`config.mk`:
```
export PLATFORM = sky130hd
export DESIGN_NAME = lcf_out_fifo
export DESIGN_NICKNAME = d
export VERILOG_FILES = /design/src/rtl/lcf_pkg.sv /design/src/rtl/lcf_out_fifo.sv
export SDC_FILE = /design/constraint.sdc
export NUM_CORES = 1
export LEC_CHECK = 0
export BUFFER_PORTS_ARGS = -buffer_cell sky130_fd_sc_hd__buf_2
export CAP_MARGIN = 15
export CELL_PAD_IN_SITES_DETAIL_PLACEMENT = 0
export CELL_PAD_IN_SITES_GLOBAL_PLACEMENT = 2
export CORE_UTILIZATION = 30
export DETAILED_ROUTE_END_ITERATION = 7
export PLACE_DENSITY_LB_ADDON = 0.1
export SYNTH_ARGS = -nofsm -noshare
export SYNTH_HDL_FRONTEND = slang
export SYNTH_SLANG_ARGS = --single-unit
```
`constraint.sdc`:
```
create_clock -name aclk -period 8.6 [get_ports aclk]
set_input_delay 1.72 -clock aclk [delete_from_list [all_inputs] [get_ports aclk]]
set_output_delay 1.72 -clock aclk [all_outputs]
set_load 0.005 [all_outputs]
```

----

### [WORK TO BE COMPLETED]
Output the entries above in their entirety, exactly as written.

### [ANSWER BOX]
`config.mk`:
```
export PLATFORM = sky130hd
export DESIGN_NAME = lcf_out_fifo
export DESIGN_NICKNAME = d
export VERILOG_FILES = /design/src/rtl/lcf_pkg.sv /design/src/rtl/lcf_out_fifo.sv
export SDC_FILE = /design/constraint.sdc
export NUM_CORES = 1
export LEC_CHECK = 0
export BUFFER_PORTS_ARGS = -buffer_cell sky130_fd_sc_hd__buf_2
export CAP_MARGIN = 15
export CELL_PAD_IN_SITES_DETAIL_PLACEMENT = 0
export CELL_PAD_IN_SITES_GLOBAL_PLACEMENT = 2
export CORE_UTILIZATION = 30
export DETAILED_ROUTE_END_ITERATION = 7
export PLACE_DENSITY_LB_ADDON = 0.1
export SYNTH_ARGS = -nofsm -noshare
export SYNTH_HDL_FRONTEND = slang
export SYNTH_SLANG_ARGS = --single-unit
```
`constraint.sdc`:
```
create_clock -name aclk -period 8.6 [get_ports aclk]
set_input_delay 1.72 -clock aclk [delete_from_list [all_inputs] [get_ports aclk]]
set_output_delay 1.72 -clock aclk [all_outputs]
set_load 0.005 [all_outputs]
```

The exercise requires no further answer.